What you are asked to do >>
The line that contains "create_clock -name i_clk" marks the end: retype the data below exactly from its first line through that line.

[Records from a data source]
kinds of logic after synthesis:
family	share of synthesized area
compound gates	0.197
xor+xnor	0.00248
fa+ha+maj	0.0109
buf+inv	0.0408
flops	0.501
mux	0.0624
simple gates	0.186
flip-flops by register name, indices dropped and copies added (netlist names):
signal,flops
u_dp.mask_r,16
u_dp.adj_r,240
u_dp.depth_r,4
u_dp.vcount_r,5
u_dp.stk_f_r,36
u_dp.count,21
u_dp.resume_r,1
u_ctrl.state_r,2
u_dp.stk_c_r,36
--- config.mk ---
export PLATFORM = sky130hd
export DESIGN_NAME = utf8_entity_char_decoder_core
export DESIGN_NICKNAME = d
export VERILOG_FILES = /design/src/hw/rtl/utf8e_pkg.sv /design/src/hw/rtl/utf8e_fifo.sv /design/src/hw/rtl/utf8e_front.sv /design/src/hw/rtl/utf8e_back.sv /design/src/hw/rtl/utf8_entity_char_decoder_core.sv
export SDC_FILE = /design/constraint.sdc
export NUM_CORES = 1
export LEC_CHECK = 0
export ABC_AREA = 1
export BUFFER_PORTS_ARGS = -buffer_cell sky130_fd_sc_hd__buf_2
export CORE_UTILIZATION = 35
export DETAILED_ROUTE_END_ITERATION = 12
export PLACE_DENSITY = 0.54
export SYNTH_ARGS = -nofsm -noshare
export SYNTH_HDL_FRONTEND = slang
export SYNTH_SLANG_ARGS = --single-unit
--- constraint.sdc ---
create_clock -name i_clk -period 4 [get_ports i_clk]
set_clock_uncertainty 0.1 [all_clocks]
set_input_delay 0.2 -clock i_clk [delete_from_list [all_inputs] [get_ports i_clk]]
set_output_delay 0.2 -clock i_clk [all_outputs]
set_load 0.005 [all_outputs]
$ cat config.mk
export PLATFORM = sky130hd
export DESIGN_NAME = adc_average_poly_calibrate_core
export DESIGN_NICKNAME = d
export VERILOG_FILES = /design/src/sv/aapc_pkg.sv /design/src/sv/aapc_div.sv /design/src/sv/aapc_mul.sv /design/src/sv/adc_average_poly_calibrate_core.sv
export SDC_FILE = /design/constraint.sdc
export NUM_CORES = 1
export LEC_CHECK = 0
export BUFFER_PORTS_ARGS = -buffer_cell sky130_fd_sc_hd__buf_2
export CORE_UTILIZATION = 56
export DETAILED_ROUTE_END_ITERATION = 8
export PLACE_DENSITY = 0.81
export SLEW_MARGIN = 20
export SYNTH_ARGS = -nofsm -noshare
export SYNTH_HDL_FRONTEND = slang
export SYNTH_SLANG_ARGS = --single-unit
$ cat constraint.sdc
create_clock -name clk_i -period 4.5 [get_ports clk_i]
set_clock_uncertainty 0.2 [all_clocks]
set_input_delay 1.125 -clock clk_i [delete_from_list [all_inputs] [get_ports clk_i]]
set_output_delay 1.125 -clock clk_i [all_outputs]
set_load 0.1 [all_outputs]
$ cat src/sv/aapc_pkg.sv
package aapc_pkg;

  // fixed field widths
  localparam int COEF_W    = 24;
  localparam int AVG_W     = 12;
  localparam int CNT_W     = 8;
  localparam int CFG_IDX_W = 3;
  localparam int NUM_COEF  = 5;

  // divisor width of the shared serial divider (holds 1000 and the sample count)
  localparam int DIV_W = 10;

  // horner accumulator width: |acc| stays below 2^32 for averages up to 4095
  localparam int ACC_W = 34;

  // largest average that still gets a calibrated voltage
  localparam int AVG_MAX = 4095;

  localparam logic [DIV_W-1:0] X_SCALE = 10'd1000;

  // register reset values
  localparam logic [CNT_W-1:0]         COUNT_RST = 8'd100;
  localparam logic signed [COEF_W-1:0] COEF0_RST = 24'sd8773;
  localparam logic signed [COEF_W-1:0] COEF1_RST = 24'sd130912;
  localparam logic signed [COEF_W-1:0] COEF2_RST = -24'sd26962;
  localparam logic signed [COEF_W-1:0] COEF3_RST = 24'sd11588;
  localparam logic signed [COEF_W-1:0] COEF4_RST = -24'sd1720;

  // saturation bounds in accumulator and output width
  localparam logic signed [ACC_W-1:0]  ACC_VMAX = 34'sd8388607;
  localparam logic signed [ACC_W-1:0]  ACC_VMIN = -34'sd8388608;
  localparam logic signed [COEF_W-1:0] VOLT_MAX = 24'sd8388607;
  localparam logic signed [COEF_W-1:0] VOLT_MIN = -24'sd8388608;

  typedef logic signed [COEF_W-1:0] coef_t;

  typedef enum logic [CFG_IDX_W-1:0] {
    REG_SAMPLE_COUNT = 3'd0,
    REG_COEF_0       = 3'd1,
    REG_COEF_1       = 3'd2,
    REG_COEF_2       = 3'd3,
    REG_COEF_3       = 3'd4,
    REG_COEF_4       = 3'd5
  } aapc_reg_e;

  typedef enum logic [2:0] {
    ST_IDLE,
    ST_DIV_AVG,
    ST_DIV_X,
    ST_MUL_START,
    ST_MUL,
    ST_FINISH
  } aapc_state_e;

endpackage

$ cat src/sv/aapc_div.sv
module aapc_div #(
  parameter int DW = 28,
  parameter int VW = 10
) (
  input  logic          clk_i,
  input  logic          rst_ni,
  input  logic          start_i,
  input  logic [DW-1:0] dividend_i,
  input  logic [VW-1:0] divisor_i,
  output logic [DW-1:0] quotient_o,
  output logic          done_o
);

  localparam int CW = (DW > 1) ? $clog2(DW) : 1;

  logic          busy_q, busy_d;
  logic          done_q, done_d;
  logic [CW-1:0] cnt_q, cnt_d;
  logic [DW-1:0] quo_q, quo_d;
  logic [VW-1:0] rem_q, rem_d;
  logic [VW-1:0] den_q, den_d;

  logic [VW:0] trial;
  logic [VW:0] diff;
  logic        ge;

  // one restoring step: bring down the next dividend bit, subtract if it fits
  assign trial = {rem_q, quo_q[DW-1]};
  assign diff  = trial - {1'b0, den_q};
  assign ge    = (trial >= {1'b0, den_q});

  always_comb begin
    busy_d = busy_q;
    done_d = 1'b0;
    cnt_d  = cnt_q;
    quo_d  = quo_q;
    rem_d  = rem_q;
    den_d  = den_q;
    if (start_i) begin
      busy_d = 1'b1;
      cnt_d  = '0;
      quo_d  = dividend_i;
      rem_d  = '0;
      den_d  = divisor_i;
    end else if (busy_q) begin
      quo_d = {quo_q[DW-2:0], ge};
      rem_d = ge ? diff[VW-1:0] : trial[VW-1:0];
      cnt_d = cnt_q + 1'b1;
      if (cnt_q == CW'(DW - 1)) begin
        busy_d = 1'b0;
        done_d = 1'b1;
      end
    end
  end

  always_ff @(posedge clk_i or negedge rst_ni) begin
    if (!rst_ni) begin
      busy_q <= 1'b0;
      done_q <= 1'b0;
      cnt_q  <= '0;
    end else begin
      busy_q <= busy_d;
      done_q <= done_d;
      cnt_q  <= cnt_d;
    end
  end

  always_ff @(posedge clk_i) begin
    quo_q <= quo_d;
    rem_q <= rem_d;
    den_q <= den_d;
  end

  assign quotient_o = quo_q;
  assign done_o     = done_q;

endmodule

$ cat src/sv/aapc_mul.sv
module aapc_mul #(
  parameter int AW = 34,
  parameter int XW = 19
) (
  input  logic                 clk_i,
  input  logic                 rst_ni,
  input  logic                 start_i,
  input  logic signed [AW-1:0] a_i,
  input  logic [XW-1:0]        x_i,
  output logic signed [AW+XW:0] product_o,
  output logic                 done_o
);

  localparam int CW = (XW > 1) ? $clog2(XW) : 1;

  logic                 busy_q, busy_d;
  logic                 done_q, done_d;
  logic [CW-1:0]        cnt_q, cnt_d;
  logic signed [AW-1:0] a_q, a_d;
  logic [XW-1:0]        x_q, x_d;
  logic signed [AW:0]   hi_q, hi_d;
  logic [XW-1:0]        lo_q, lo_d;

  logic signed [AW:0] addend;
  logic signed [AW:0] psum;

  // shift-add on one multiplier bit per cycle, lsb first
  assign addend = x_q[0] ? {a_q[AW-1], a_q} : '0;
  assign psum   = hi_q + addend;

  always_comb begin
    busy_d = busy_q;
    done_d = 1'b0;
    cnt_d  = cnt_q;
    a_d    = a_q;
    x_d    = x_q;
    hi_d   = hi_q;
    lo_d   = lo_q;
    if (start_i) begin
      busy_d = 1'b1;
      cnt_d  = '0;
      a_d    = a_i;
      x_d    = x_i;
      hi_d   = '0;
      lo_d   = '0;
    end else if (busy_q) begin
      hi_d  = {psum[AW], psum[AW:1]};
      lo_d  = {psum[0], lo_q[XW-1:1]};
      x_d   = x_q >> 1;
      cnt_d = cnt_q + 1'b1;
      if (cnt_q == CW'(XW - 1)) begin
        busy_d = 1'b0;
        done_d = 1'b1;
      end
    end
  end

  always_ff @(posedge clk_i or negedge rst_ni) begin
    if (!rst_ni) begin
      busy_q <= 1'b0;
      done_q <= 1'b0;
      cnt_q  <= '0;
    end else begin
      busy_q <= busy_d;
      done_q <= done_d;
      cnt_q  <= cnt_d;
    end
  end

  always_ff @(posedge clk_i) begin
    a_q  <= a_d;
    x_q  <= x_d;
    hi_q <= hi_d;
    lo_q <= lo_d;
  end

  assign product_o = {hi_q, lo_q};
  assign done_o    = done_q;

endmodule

Output for this exercise >>
kinds of logic after synthesis:
family	share of synthesized area
compound gates	0.197
xor+xnor	0.00248
fa+ha+maj	0.0109
buf+inv	0.0408
flops	0.501
mux	0.0624
simple gates	0.186
flip-flops by register name, indices dropped and copies added (netlist names):
signal,flops
u_dp.mask_r,16
u_dp.adj_r,240
u_dp.depth_r,4
u_dp.vcount_r,5
u_dp.stk_f_r,36
u_dp.count,21
u_dp.resume_r,1
u_ctrl.state_r,2
u_dp.stk_c_r,36
--- config.mk ---
export PLATFORM = sky130hd
export DESIGN_NAME = utf8_entity_char_decoder_core
export DESIGN_NICKNAME = d
export VERILOG_FILES = /design/src/hw/rtl/utf8e_pkg.sv /design/src/hw/rtl/utf8e_fifo.sv /design/src/hw/rtl/utf8e_front.sv /design/src/hw/rtl/utf8e_back.sv /design/src/hw/rtl/utf8_entity_char_decoder_core.sv
export SDC_FILE = /design/constraint.sdc
export NUM_CORES = 1
export LEC_CHECK = 0
export ABC_AREA = 1
export BUFFER_PORTS_ARGS = -buffer_cell sky130_fd_sc_hd__buf_2
export CORE_UTILIZATION = 35
export DETAILED_ROUTE_END_ITERATION = 12
export PLACE_DENSITY = 0.54
export SYNTH_ARGS = -nofsm -noshare
export SYNTH_HDL_FRONTEND = slang
export SYNTH_SLANG_ARGS = --single-unit
--- constraint.sdc ---
create_clock -name i_clk -period 4 [get_ports i_clk]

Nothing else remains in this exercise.